The Pretend One is an Australian independent realism drama film directed by Tony Prescott. It was filmed in April 2015 in central Queensland, Australia. The screenplay was written by James Raue and Tony Prescott. The Pretend One had its world premiere at the Gold Coast International Film Festival in April 2018 closely followed by its international premiere at Newport Beach Film Festival.

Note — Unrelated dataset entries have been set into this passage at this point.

Context: an optimization exercise on an open-source flow, tuned for small area and a short achievable clock period. The choices shown serve that exercise and are no tape-out recipe.
No run shown here included a check of the RTL's function; only the layout flow was run.
Power figures rest on the tool's default switching activity, not on a simulated workload.

## flow/design.v (module list and top-level ports; edited modules follow where they fit)
// module alu_32_adder: 465 lines
// module alu_32_fa: 11 lines
// module alu_32_ha: 10 lines
// module alu_32_bsel: 13 lines
// module alu_32_bmux: 10 lines
// module alu_32_han: 10 lines
// module alu_32: 1515 lines
module alu_32
(
  input  logic              clk,
  input  logic              rst,
  input  logic [2:0]        ALU_OP,
  input  logic [alu_32_pkg::DATA_W-1:0] A,
  input  logic [alu_32_pkg::DATA_W-1:0] B,
  input  logic              C_I,
  output logic [alu_32_pkg::DATA_W-1:0] R,
  output logic              C_O
);
  // ...
==> flow/flow/run.sh <==
#!/bin/bash
# Layout flow: the standard synthesis, then every combinational cell set to the
# smallest drive of its family (the layout's repair steps size up again where
# timing, slew or capacitance need it), then the standard layout steps with
# small port buffers. Each step's full output goes to a log file here.
set -euo pipefail
R=$PWD/orfs/results/$FLOW_PLATFORM/alu_32/base
LIB=$FLOW_HOME/platforms/$FLOW_PLATFORM/lib/sky130_fd_sc_hd__tt_025C_1v80.lib
EXTRA=()
[[ -f flow/extra.txt ]] && mapfile -t EXTRA < <(grep -v '^#' flow/extra.txt | grep .)
bash standard.sh "${EXTRA[@]}" "$R/1_2_yosys.v" > synth.log 2>&1
cp "$R/1_2_yosys.v" yosys_std.v
python3 flow/downsize.py "$LIB" yosys_std.v "$R/1_2_yosys.v" > downsize.log 2>&1
bash standard.sh "${EXTRA[@]}" finish > layout.log 2>&1
==> flow/flow/downsize.py <==
#!/usr/bin/env python3
"""Rewrite a mapped netlist so each combinational cell uses the smallest-area
variant of its cell family (same name without the _N drive suffix, same pins).
Flip-flops are left alone. The layout's repair steps upsize again where timing,
slew or capacitance need it.
usage: downsize.py LIBERTY NETLIST_IN NETLIST_OUT [dont_use ...]"""
import re
import sys

lib, src, dst = sys.argv[1:4]
dont = set(sys.argv[4:])
area = {}
pins = {}
cur = None
for line in open(lib):
    m = re.match(r'\s*cell\s*\(\s*"?([\w]+)"?\s*\)', line)
    if m:
        cur = m.group(1)
        pins[cur] = set()
        continue
    m = re.match(r'\s*area\s*:\s*([\d.]+)', line)
    if m and cur and cur not in area:
        area[cur] = float(m.group(1))
    m = re.match(r'\s*pin\s*\(\s*"?(\w+)"?\s*\)', line)
    if m and cur:
        pins[cur].add(m.group(1))

fam = {}
for c in area:
    m = re.match(r'(sky130_fd_sc_hd__\w+?)_(\d+)$', c)
    if m and c not in dont:
        fam.setdefault(m.group(1), []).append(c)

seq = re.compile(r'sky130_fd_sc_hd__(df|dl|sdf|edf|lpflow|probe|clkdly|dly|tap|fill|decap|conb)')
best = {}
for f, cs in fam.items():
    if seq.match(f):
        continue
    for c in cs:
        cands = [x for x in cs if pins[x] == pins[c]]
        best[c] = min(cands, key=lambda x: (area[x], x))

txt = open(src).read()
count = {}


def sub(m):
    c = m.group(1)
    b = best.get(c, c)
    if b != c:
        count[(c, b)] = count.get((c, b), 0) + 1
    return b + m.group(2)


txt = re.sub(r'\b(sky130_fd_sc_hd__\w+)(\s+[\\\w$.\[\]]+\s*\()', sub, txt)
open(dst, 'w').write(txt)
for (c, b), n in sorted(count.items()):
    print(f"{n:5d} {c} -> {b}")
==> flow/flow/extra.txt <==
# extra ORFS make variables, one per line
BUFFER_PORTS_ARGS=-buffer_cell sky130_fd_sc_hd__buf_2
REMOVE_ABC_BUFFERS=1
==> flow/standard.sh <==
#!/bin/bash
# synth_recipe.tcl (not shown) runs the flow's synth.tcl, then flattens the netlist and writes it again
# the make line also repeats each setting of config.mk as NAME=value (left out here)
make -C /OpenROAD-flow-scripts/flow DESIGN_CONFIG=/design/flow/config.mk WORK_HOME=/design/flow/orfs CLKGATE_MAP_FILE= SYNTH_SCRIPT=/design/flow/synth_recipe.tcl "${@:-finish}"
==> flow/config.mk <==
export PLATFORM = sky130hd
export DESIGN_NAME = alu_32
export DESIGN_NICKNAME = alu_32
export VERILOG_FILES = /design/flow/design.v
export SDC_FILE = /design/flow/constraint.sdc
export NUM_CORES = 4
export LEC_CHECK = 0
export CAP_MARGIN = 20
export CORE_MARGIN = 2
export CORE_UTILIZATION = 40
export SETUP_SLACK_MARGIN = 1.5
export SLEW_MARGIN = 20
export SYNTH_HIERARCHICAL = 1
export SYNTH_MINIMUM_KEEP_SIZE = 0
==> flow/constraint.sdc <==
create_clock -name core_clock -period 11.0 [get_ports {clk}]
set_input_delay 2.2000 -clock core_clock [delete_from_list [all_inputs] [get_ports {clk}]]
set_output_delay 2.2000 -clock core_clock [all_outputs]
set_load 0.01 [all_outputs]
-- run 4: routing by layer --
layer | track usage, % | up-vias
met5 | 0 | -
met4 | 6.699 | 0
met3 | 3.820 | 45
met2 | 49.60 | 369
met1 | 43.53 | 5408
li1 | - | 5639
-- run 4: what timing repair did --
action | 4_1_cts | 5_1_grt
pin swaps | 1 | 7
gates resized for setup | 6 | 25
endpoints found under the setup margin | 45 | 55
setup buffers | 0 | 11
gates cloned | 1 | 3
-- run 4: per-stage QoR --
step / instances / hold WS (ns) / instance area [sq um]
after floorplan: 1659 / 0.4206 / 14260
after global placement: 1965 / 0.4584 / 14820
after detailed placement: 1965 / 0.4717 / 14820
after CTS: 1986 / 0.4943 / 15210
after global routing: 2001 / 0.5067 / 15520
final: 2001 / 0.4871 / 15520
Context: an optimization exercise on an open-source flow, tuned for small area, a short achievable clock period and few clock cycles per item. The choices shown serve that exercise and are no tape-out recipe.
The RTL was checked by simulation tests, not by an equivalence proof against the original design.

==> amber <==
==> flow/design.v (excerpt) <==
module up_sampler #(
    parameter int unsigned IN_W = 400,
    parameter int unsigned IN_H = 300,
    parameter int unsigned DW   = up_sampler_pkg::DW_DEF
) (
    input  logic          clk,
    input  logic          rst,
    output logic          rd_en,
    input  logic          din_valid,
    input  logic [DW-1:0] din,
    output logic          dout_valid,
    input  logic          dout_ready,
    output logic [DW-1:0] dout,
    output logic          sof,
    output logic          eol,
    output logic          frame_done
);
    localparam int unsigned D   = up_sampler_pkg::TAP_D;
    localparam int unsigned K   = IN_W / D;
    localparam int unsigned TW  = $clog2(K);
    localparam int unsigned OW  = $clog2(D);
    localparam int unsigned CW  = $clog2(IN_W + 1);
    localparam int unsigned LW  = $clog2(IN_H);
    logic [TW-1:0] rj, wj;
    logic [OW-1:0] ro, wo;
    logic          ralign, walign;      
    logic [CW-1:0] rc;                  
    logic          rlast;               
    logic          rcopy;               
    logic [LW-1:0] rline;
    logic          rline_last;          
    logic          rsof;                
    logic [CW-1:0] wc;                  
    logic          wc_open;             
    logic          lead_pos, lead_neg;  
    logic          rd_ok, wr_ok;        
    logic rd_go, wr_go, t01, t10;
    logic [DW-1:0] ring_q;
    logic [DW+2:0] pq;
    logic          pv;
    logic [DW-1:0] iq0, iq1;
    logic [1:0]    icnt;
    logic          rd_en_q, req1;
    logic          hv, hph, heol, hlast;
    logic [DW-1:0] hd;
    logic          sof_q, eol_q, fd_q;
    logic take, adv;
    assign rd_go = ralign & ~pv & rd_ok;
    assign wr_go = walign & (icnt != 2'd0) & wr_ok;
    assign t01   = rd_go & rlast & ~rcopy;
    assign t10   = rd_go & rlast & rcopy;
    up_line_buf #(
        .N (IN_W),
  ...
Settings: LEC_CHECK=0, ABC_AREA=1, ABC_CLOCK_PERIOD_IN_PS=2000, CAP_MARGIN=20, CORE_MARGIN=2, CORE_UTILIZATION=60, CTS_CLUSTER_DIAMETER=100, CTS_CLUSTER_SIZE=25, PLACE_DENSITY=0.75, SETUP_SLACK_MARGIN=2.7, SLEW_MARGIN=20; clock period 5.0 ns.
run.sh (not shown) runs the stock make flow with config.mk's settings and CLKGATE_MAP_FILE= SYNTH_SCRIPT=/design/flow/synth_recipe.tcl, a recipe that flattens the netlist after the stock synthesis.
==> harbor (differences from amber) <==
==> flow/design.v (replaced) <==
package up_sampler_pkg;
    localparam int unsigned DW_DEF = 8;
    localparam int unsigned TAP_D  = 25;
    localparam int unsigned STRIDE = TAP_D + 2;
endpackage
module up_line_buf #(
    parameter int unsigned N  = 400,
    parameter int unsigned D  = 25,
    parameter int unsigned DW = 8,
    parameter int unsigned K  = N / D,
    parameter int unsigned TW = (K > 1) ? $clog2(K) : 1
) (
    input  logic          clk,
    input  logic          we,
    input  logic [TW-1:0] wtap,
    input  logic [DW-1:0] wdata,
    input  logic [TW-1:0] rtap,
    output logic [DW-1:0] rdata
);
    logic [N-1:0][DW-1:0] r;
    logic [K-1:0][DW-1:0] tap_q;
    for (genvar i = 0; i < N; i++) begin : g_st
        if (i % D == 0) begin : g_tap
            always_ff @(posedge clk)
                r[i] <= (we && wtap == TW'(i / D)) ? wdata : r[(i + N - 1) % N];
        end else begin : g_pass
            always_ff @(posedge clk)
                r[i] <= r[i - 1];
        end
    end
    for (genvar j = 0; j < K; j++) begin : g_rt
        assign tap_q[j] = r[(j * D + N - 1) % N];
    end
    assign rdata = tap_q[rtap];
endmodule
module up_sampler #(
    parameter int unsigned IN_W = 400,
    parameter int unsigned IN_H = 300,
    parameter int unsigned DW   = up_sampler_pkg::DW_DEF
) (
    input  logic          clk,
    input  logic          rst,
    output logic          rd_en,
    input  logic          din_valid,
    input  logic [DW-1:0] din,
    output logic          dout_valid,
    input  logic          dout_ready,
    output logic [DW-1:0] dout,
    output logic          sof,
    output logic          eol,
    output logic          frame_done
);
    localparam int unsigned D   = up_sampler_pkg::TAP_D;
    localparam int unsigned K   = IN_W / D;
    localparam int unsigned TW  = $clog2(K);
    localparam int unsigned OW  = $clog2(D);
    localparam int unsigned CW  = $clog2(IN_W + 1);
    localparam int unsigned LW  = $clog2(IN_H);
    localparam int unsigned IQ  = 2;       
    localparam int unsigned PQ  = 1;       
    localparam int unsigned IPW = (IQ > 1) ? $clog2(IQ) : 1;
    localparam int unsigned PPW = (PQ > 1) ? $clog2(PQ) : 1;
    localparam int unsigned PW  = DW + 3;  
    logic [TW-1:0] rj, wj;
    logic [OW-1:0] ro, wo;
    logic          ralign, walign;      
    logic [CW-1:0] rc;                  
    logic          rlast;               
    logic          rcopy;               
    logic [LW-1:0] rline;
    logic          rline_last;          
    logic [CW-1:0] wc;                  
    logic          wc_open;             
    logic [CW:0]   wr_lead;                
    logic rd_go, wr_go, t01, t10;
    logic [DW-1:0] ring_q;
    logic [PW-1:0]  pq [PQ];
    logic [PPW-1:0] pq_rp, pq_wp;
    logic [PPW:0]   pcnt;
    logic [DW-1:0]  iq [IQ];
    logic [IPW-1:0] iq_rp, iq_wp;
    logic [IPW:0]   icnt;
    logic [DW-1:0]  din_q;
    logic           dv_q;
    logic           rd_en_q, req1, req2;
    logic          hv, hph, heol, hlast;
    logic [DW-1:0] hd;
    logic          sof_q, eol_q, fd_q;
    logic pop, take, adv;
    assign rd_go = ralign && (pcnt != PQ) && (rcopy || (!wr_lead[CW] && wr_lead != '0));
    assign wr_go = walign && (icnt != '0) && (rcopy ? wr_lead[CW] : wc_open);
    assign t01   = rd_go && rlast && !rcopy;
    assign t10   = rd_go && rlast && rcopy;
    up_line_buf #(
        .N (IN_W),
        .D (D),
        .DW(DW),
        .K (K),
        .TW(TW)
    ) u_line_buf (
        .clk  (clk),
        .we   (wr_go),
        .wtap (wj),
        .wdata(iq[iq_rp]),
        .rtap (rj),
        .rdata(ring_q)
    );
    assign adv  = hv & dout_ready & ~hph;
    assign take = ~hv | (dout_ready & hph);
    assign pop  = take & (pcnt != '0);
    logic [PW-1:0] pq_head;
    assign pq_head = pq[pq_rp];
    always_ff @(posedge clk) begin
        if (rst) begin
            rj <= '0; ro <= '0; ralign <= 1'b1;
            wj <= '0; wo <= '0; walign <= 1'b1;
            rc <= '0; rlast <= 1'b0; rcopy <= 1'b0;
            rline <= '0; rline_last <= 1'b0;
            wc <= '0; wc_open <= 1'b1; wr_lead <= '0;
            pq_rp <= '0; pq_wp <= '0; pcnt <= '0;
            iq_rp <= '0; iq_wp <= '0; icnt <= '0;
            dv_q <= 1'b0; rd_en_q <= 1'b0; req1 <= 1'b0; req2 <= 1'b0;
            hv <= 1'b0; hph <= 1'b0; heol <= 1'b0; hlast <= 1'b0;
            sof_q <= 1'b0; eol_q <= 1'b0; fd_q <= 1'b0;
        end else begin
            if (rd_go) begin
                rj <= rj - TW'(2);
                ro <= OW'(D - 1);
                ralign <= 1'b0;
            end else begin
                ralign <= (ro == OW'(D - 1));
                if (ro == OW'(D - 1)) begin
                    rj <= rj + TW'(1);
                    ro <= '0;
                end else begin
                    ro <= ro + OW'(1);
                end
            end
            if (rd_go) begin
                rc    <= rlast ? '0 : rc + CW'(1);
                rlast <= !rlast && (rc == CW'(IN_W - 2));
                if (rlast) begin
                    rcopy <= ~rcopy;
                    if (rcopy) begin
                        rline      <= rline_last ? '0 : rline + LW'(1);
                        rline_last <= !rline_last && (rline == LW'(IN_H - 2));
                    end
                end
            end
            if (t01) begin
                wc <= '0;
                wc_open <= 1'b1;
                wj <= rj - TW'(2);
                wo <= OW'(D - 1);
                walign <= 1'b0;
            end else if (wr_go) begin
                wc <= wc + CW'(1);
                wc_open <= (wc != CW'(IN_W - 1));
                wj <= wj - TW'(2);
                wo <= OW'(D - 1);
                walign <= 1'b0;
            end else begin
                walign <= (wo == OW'(D - 1));
                if (wo == OW'(D - 1)) begin
                    wj <= wj + TW'(1);
                    wo <= '0;
                end else begin
                    wo <= wo + OW'(1);
                end
            end
            if (t01)      wr_lead <= '0;
            else if (t10) wr_lead <= {1'b0, wc} + (wr_go ? 1'b1 : 1'b0);
            else if (wr_go && !rd_go) wr_lead <= wr_lead + 1'b1;
            else if (rd_go && !wr_go) wr_lead <= wr_lead - 1'b1;
            if (rd_go) pq_wp <= (pq_wp == PPW'(PQ - 1)) ? '0 : pq_wp + 1'b1;
            if (pop)   pq_rp <= (pq_rp == PPW'(PQ - 1)) ? '0 : pq_rp + 1'b1;
            pcnt <= pcnt + (rd_go ? 1'b1 : 1'b0) - (pop ? 1'b1 : 1'b0);
            dv_q <= din_valid;
            if (dv_q)  iq_wp <= (iq_wp == IPW'(IQ - 1)) ? '0 : iq_wp + 1'b1;
            if (wr_go) iq_rp <= (iq_rp == IPW'(IQ - 1)) ? '0 : iq_rp + 1'b1;
            icnt <= icnt + (dv_q ? 1'b1 : 1'b0) - (wr_go ? 1'b1 : 1'b0);
            req1 <= rd_en_q;
            req2 <= req1;
            rd_en_q <= ({1'b0, icnt} + (req2 ? 1'b1 : 1'b0) + (req1 ? 1'b1 : 1'b0)
                        + (rd_en_q ? 1'b1 : 1'b0) - (wr_go ? 1'b1 : 1'b0)) < IQ;
            fd_q <= hv & dout_ready & hph & hlast;
            if (adv) begin
                hph   <= 1'b1;
                sof_q <= 1'b0;
                eol_q <= heol;
            end else if (take) begin
                hv    <= pcnt != '0;
                hph   <= 1'b0;
                eol_q <= 1'b0;
                sof_q <= pq_head[DW+2];
                heol  <= pq_head[DW+1];
                hlast <= pq_head[DW];
            end
        end
    end
    always_ff @(posedge clk) begin
        din_q <= din;
        if (take && pcnt != '0) hd <= pq_head[DW-1:0];
        if (rd_go)
            pq[pq_wp] <= {(rline == '0) && !rcopy && (rc == '0), rlast,
                          rcopy && rlast && rline_last, ring_q};
        if (dv_q) iq[iq_wp] <= din_q;
    end
    assign rd_en      = rd_en_q;
    assign dout_valid = hv;
    assign dout       = hd;
    assign sof        = sof_q;
    assign eol        = eol_q;
    assign frame_done = fd_q;
endmodule
- ABC_AREA: 1 -> default
- ABC_CLOCK_PERIOD_IN_PS: 2000 -> default
- CORE_UTILIZATION: 60 -> 40
- CTS_CLUSTER_SIZE: 25 -> 30
- PLACE_DENSITY: 0.75 -> default
- SETUP_SLACK_MARGIN: 2.7 -> default
==> tundra (differences from amber) <==
--- a/flow/design.v
+++ b/flow/design.v
@@ -62,25 +62,27 @@
     logic [CW-1:0] rc;                  
     logic          rlast;               
     logic          rcopy;               
     logic [LW-1:0] rline;
     logic          rline_last;          
     logic          rsof;                
     logic [CW-1:0] wc;                  
     logic          wc_open;             
+    logic [CW:0]   lead;                
     logic          lead_pos, lead_neg;  
     logic          rd_ok, wr_ok;        
     logic rd_go, wr_go, t01, t10;
     logic [DW-1:0] ring_q;
     logic [DW+2:0] pq;
     logic          pv;
-    logic [DW-1:0] iq0, iq1;
+    logic [DW-1:0] din_q, iq0, iq1;
+    logic          dv_q;
     logic [1:0]    icnt;
-    logic          rd_en_q, req1;
+    logic          rd_en_q, req1, req2;
     logic          hv, hph, heol, hlast;
     logic [DW-1:0] hd;
     logic          sof_q, eol_q, fd_q;
     logic take, adv;
     assign rd_go = ralign & ~pv & rd_ok;
     assign wr_go = walign & (icnt != 2'd0) & wr_ok;
     assign t01   = rd_go & rlast & ~rcopy;
     assign t10   = rd_go & rlast & rcopy;
@@ -96,18 +98,18 @@
         .wtap (wj),
         .wdata(iq0),
         .rtap (rj),
         .rdata(ring_q)
     );
     assign adv  = hv & dout_ready & ~hph;
     assign take = ~hv | (dout_ready & hph);
     logic lead_ge2, lead_lem2, pos_n, neg_n, rcopy_n, wc_open_n;
-    assign lead_ge2  = {1'b0, wc} >= {1'b0, rc} + (CW+1)'(2);
-    assign lead_lem2 = {1'b0, rc} >= {1'b0, wc} + (CW+1)'(2);
+    assign lead_ge2  = ~lead[CW] & (|lead[CW-1:1]);
+    assign lead_lem2 = lead[CW] & ~(&lead[CW-1:0]);
     always_comb begin
         if (t01) begin
             pos_n = 1'b0;
             neg_n = 1'b0;
         end else if (t10) begin
             pos_n = (wc != '0) | wr_go;
             neg_n = 1'b0;
         end else if (wr_go == rd_go) begin
@@ -124,21 +126,21 @@
         wc_open_n = t01 | (wr_go ? (wc != CW'(IN_W - 1)) : wc_open);
     end
     always_ff @(posedge clk) begin
         if (rst) begin
             rj <= '0; ro <= '0; ralign <= 1'b1;
             wj <= '0; wo <= '0; walign <= 1'b1;
             rc <= '0; rlast <= 1'b0; rcopy <= 1'b0;
             rline <= '0; rline_last <= 1'b0; rsof <= 1'b1;
-            wc <= '0; wc_open <= 1'b1;
+            wc <= '0; wc_open <= 1'b1; lead <= '0;
             lead_pos <= 1'b0; lead_neg <= 1'b0;
             rd_ok <= 1'b0; wr_ok <= 1'b1;
             pv <= 1'b0; icnt <= '0;
-            rd_en_q <= 1'b0; req1 <= 1'b0; hd <= '0;
+            dv_q <= 1'b0; rd_en_q <= 1'b0; req1 <= 1'b0; req2 <= 1'b0;
             hv <= 1'b0; hph <= 1'b0; heol <= 1'b0; hlast <= 1'b0;
             sof_q <= 1'b0; eol_q <= 1'b0; fd_q <= 1'b0;
         end else begin
             if (rd_go) begin
                 rj <= rj - TW'(2);
                 ro <= OW'(D - 1);
                 ralign <= 1'b0;
             end else begin
@@ -175,50 +177,57 @@
                 if (wo == OW'(D - 1)) begin
                     wj <= wj + TW'(1);
                     wo <= '0;
                 end else begin
                     wo <= wo + OW'(1);
                 end
             end
             wc_open <= wc_open_n;
+            if (t01)      lead <= '0;
+            else if (t10) lead <= {1'b0, wc} + (wr_go ? 1'b1 : 1'b0);
+            else if (wr_go && !rd_go) lead <= lead + 1'b1;
+            else if (rd_go && !wr_go) lead <= lead - 1'b1;
             lead_pos <= pos_n;
             lead_neg <= neg_n;
             rd_ok <= rcopy_n | pos_n;
             wr_ok <= rcopy_n ? neg_n : wc_open_n;
             pv <= rd_go | (pv & ~take);
-            icnt <= icnt + (din_valid ? 2'd1 : 2'd0) - (wr_go ? 2'd1 : 2'd0);
+            dv_q <= din_valid;
+            icnt <= icnt + (dv_q ? 2'd1 : 2'd0) - (wr_go ? 2'd1 : 2'd0);
             req1 <= rd_en_q;
-            rd_en_q <= ({1'b0, icnt} + (req1 ? 3'd1 : 3'd0)
+            req2 <= req1;
+            rd_en_q <= ({1'b0, icnt} + (req2 ? 3'd1 : 3'd0) + (req1 ? 3'd1 : 3'd0)
                         + (rd_en_q ? 3'd1 : 3'd0) - (wr_go ? 3'd1 : 3'd0)) < 3'd2;
             fd_q <= hv & dout_ready & hph & hlast;
-            if (take) hd <= pq[DW-1:0];
             if (adv) begin
                 hph   <= 1'b1;
                 sof_q <= 1'b0;
                 eol_q <= heol;
             end else if (take) begin
                 hv    <= pv;
                 hph   <= 1'b0;
                 eol_q <= 1'b0;
                 sof_q <= pq[DW+2];
                 heol  <= pq[DW+1];
                 hlast <= pq[DW];
             end
         end
     end
     always_ff @(posedge clk) begin
+        din_q <= din;
+        if (take) hd <= pq[DW-1:0];
         if (rd_go) pq <= {rsof, rlast, rcopy & rlast & rline_last, ring_q};
         if (wr_go) begin
-            iq0 <= (icnt == 2'd2) ? iq1 : din;
-            if (icnt == 2'd2) iq1 <= din;
+            iq0 <= (icnt == 2'd2) ? iq1 : din_q;
+            if (icnt == 2'd2) iq1 <= din_q;
         end else if (icnt == 2'd0) begin
-            iq0 <= din;
+            iq0 <= din_q;
         end else if (icnt == 2'd1) begin
-            iq1 <= din;
+            iq1 <= din_q;
         end
     end
     assign rd_en      = rd_en_q;
     assign dout_valid = hv;
     assign dout       = hd;
     assign sof        = sof_q;
     assign eol        = eol_q;
     assign frame_done = fd_q;
- ABC_AREA: 1 -> default
- CORE_UTILIZATION: 60 -> 55
- PLACE_DENSITY: 0.75 -> default
- SETUP_SLACK_MARGIN: 2.7 -> 3.0
==> flow_metrics.env <==
export IMPL_outcome="timing/DRC/antenna clean"
export IMPL_initial_core_util=0.6072
export IMPL_synth_nets=4365
export IMPL_drt_first_pass_iters=6
export IMPL_gp_congestion=0.7859
export IMPL_crit_start="hd[0]$_SDFFE_PP0P_"
export IMPL_clkLatencyLatePin_ns=0.77
export IMPL_num_fill_cells=7651
export IMPL_ir_drop_mv=0.4246
export IMPL_ys_ff_latch=3303
export IMPL_finalCritPeriodShare=0.4664
export IMPL_nNetsFinal=4517
export IMPL_drive_above_1_share=0.06888
export IMPL_dp_hpwl_um=62360
export IMPL_cts_resized=100
export IMPL_place_area_sq_mm=0.07384
export IMPL_p_clk_uw=13100
-- figures above: amber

The film was released theatrically for a limited season in March 2019 with various screenings in cities and regional centres concluding in July 2019.

==Cast==
- Geraldine Hakewill as Charlie
- Michael Whalley as Hugo
- Benedict Wall as Guy
- David Field as Roger
- Alice Roberts as Young Charlie
- Elijah Perris as Young Hugo
- Fiona Press as Therapist

== Reception ==
The Pretend One was met with positive reviews. Matthew Eeles of Cinema Australia gave the film five stars writing "Who would have thought one of the most beautiful, heartfelt, emotional and complex on-screen relationships in Australian film history would be between an adult woman and her imaginary friend". Filmink magazine rated the film 17.5/20 writing "The Pretend One belies its skinny budget, working perfectly with what it’s got at hand, but never skimping on ambition of concept or vision. It’s a sweet but never sentimental film that will break your heart in the best possible way".

== Accolades ==
In 2018, Cinema Australia went on to place The Pretend One at fourth position in its annual Top 5 Australian Films list.